Globus Connect Server Deep Dive - GlobusWorld 2024Globus
We explore the Globus Connect Server (GCS) architecture and experiment with advanced configuration options and use cases. This content is targeted at system administrators who are familiar with GCS and currently operate—or are planning to operate—broader deployments at their institution.
Providing Globus Services to Users of JASMIN for Environmental Data AnalysisGlobus
JASMIN is the UK’s high-performance data analysis platform for environmental science, operated by STFC on behalf of the UK Natural Environment Research Council (NERC). In addition to its role in hosting the CEDA Archive (NERC’s long-term repository for climate, atmospheric science & Earth observation data in the UK), JASMIN provides a collaborative platform to a community of around 2,000 scientists in the UK and beyond, providing nearly 400 environmental science projects with working space, compute resources and tools to facilitate their work. High-performance data transfer into and out of JASMIN has always been a key feature, with many scientists bringing model outputs from supercomputers elsewhere in the UK, to analyse against observational or other model data in the CEDA Archive. A growing number of JASMIN users are now realising the benefits of using the Globus service to provide reliable and efficient data movement and other tasks in this and other contexts. Further use cases involve long-distance (intercontinental) transfers to and from JASMIN, and collecting results from a mobile atmospheric radar system, pushing data to JASMIN via a lightweight Globus deployment. We provide details of how Globus fits into our current infrastructure, our experience of the recent migration to GCSv5.4, and of our interest in developing use of the wider ecosystem of Globus services for the benefit of our user community.
GraphSummit Paris - The art of the possible with Graph TechnologyNeo4j
Sudhir Hasbe, Chief Product Officer, Neo4j
Join us as we explore breakthrough innovations enabled by interconnected data and AI. Discover firsthand how organizations use relationships in data to uncover contextual insights and solve our most pressing challenges – from optimizing supply chains, detecting fraud, and improving customer experiences to accelerating drug discoveries.
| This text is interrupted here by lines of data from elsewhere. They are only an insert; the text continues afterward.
### src/source/mem2wb_if.sv
`timescale 1ns/1ps

interface mem2wb_if;
   import pcore_pkg::*;

   logic [XLEN-1:0]      alu_result;
   logic [XLEN-1:0]      pc;
   logic [RF_ADDR_W-1:0] rd_addr;
   logic [XLEN-1:0]      dmem_data;
   logic [MEM_OPS_W-1:0] load_ops;    // Needed for load extension
   logic [WB_SEL_W-1:0]  rd_wb_sel;
   logic                 rd_wr_req;

   modport src_mp (
      output alu_result, pc, rd_addr, dmem_data,
      output load_ops, rd_wb_sel, rd_wr_req
   );

   modport dst_mp (
      input alu_result, pc, rd_addr, dmem_data,
      input load_ops, rd_wb_sel, rd_wr_req
   );

endinterface : mem2wb_if

### src/source/memory.sv
`timescale 1ns/1ps

module memory (
   input  logic [pcore_pkg::XLEN-1:0]      exe_alu_result_i,
   input  logic [pcore_pkg::XLEN-1:0]      exe_rs2_data_i,
   input  logic [pcore_pkg::XLEN-1:0]      exe_pc_i,
   input  logic [pcore_pkg::XLEN-1:0]      exe_instr_i,
   input  logic [pcore_pkg::MEM_OPS_W-1:0] exe_mem_ops_i,
   input  logic [pcore_pkg::WB_SEL_W-1:0]  exe_rd_wb_sel_i,
   input  logic                            exe_rd_wr_req_i,
   dmem_if.mem_mp                          dmem,
   mem2wb_if.src_mp                        wb
);
   import pcore_pkg::*;

   logic is_store;
   logic is_load;

   assign is_store = mem_op_is_store(exe_mem_ops_i);
   assign is_load  = mem_op_is_load(exe_mem_ops_i);

   // Request to the data memory
   assign dmem.addr  = exe_alu_result_i;   // Effective address from execute
   assign dmem.wdata = exe_rs2_data_i;
   assign dmem.cs_n  = ~(is_store | is_load);
   assign dmem.wr_n  = ~is_store;

   // Byte mask by access size
   always_comb begin
      case (exe_mem_ops_i)
         MEM_OPS_SB, MEM_OPS_LB, MEM_OPS_LBU: begin
            dmem.mask = 4'b0001;
         end
         MEM_OPS_SH, MEM_OPS_LH, MEM_OPS_LHU: begin
            dmem.mask = 4'b0011;
         end
         MEM_OPS_SW, MEM_OPS_LW: begin
            dmem.mask = 4'b1111;
         end
         default: dmem.mask = 4'b0000;   // None and undefined codes
      endcase
   end

   // Fields carried to writeback
   assign wb.alu_result = exe_alu_result_i;
   assign wb.pc         = exe_pc_i;
   assign wb.rd_addr    = exe_instr_i[11:7];
   assign wb.dmem_data  = dmem.rdata;
   assign wb.load_ops   = exe_mem_ops_i;
   assign wb.rd_wb_sel  = exe_rd_wb_sel_i;
   assign wb.rd_wr_req  = exe_rd_wr_req_i;

endmodule : memory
Navigating the Metaverse: A Journey into Virtual Evolution"Donna Lenk
Join us for an exploration of the Metaverse's evolution, where innovation meets imagination. Discover new dimensions of virtual events, engage with thought-provoking discussions, and witness the transformative power of digital realms."
Large Language Models and the End of ProgrammingMatt Welsh
Talk by Matt Welsh at Craft Conference 2024 on the impact that Large Language Models will have on the future of software development. In this talk, I discuss the ways in which LLMs will impact the software industry, from replacing human software developers with AI, to replacing conventional software with models that perform reasoning, computation, and problem-solving.
AI Fusion Buddy Review: Brand New, Groundbreaking Gemini-Powered AI AppGoogle
AI Fusion Buddy Review: Brand New, Groundbreaking Gemini-Powered AI App
👉👉 Click Here To Get More Info 👇👇
https://sumonreview.com/ai-fusion-buddy-review
AI Fusion Buddy Review: Key Features
✅Create Stunning AI App Suite Fully Powered By Google's Latest AI technology, Gemini
✅Use Gemini to Build high-converting Converting Sales Video Scripts, ad copies, Trending Articles, blogs, etc.100% unique!
✅Create Ultra-HD graphics with a single keyword or phrase that commands 10x eyeballs!
✅Fully automated AI articles bulk generation!
✅Auto-post or schedule stunning AI content across all your accounts at once—WordPress, Facebook, LinkedIn, Blogger, and more.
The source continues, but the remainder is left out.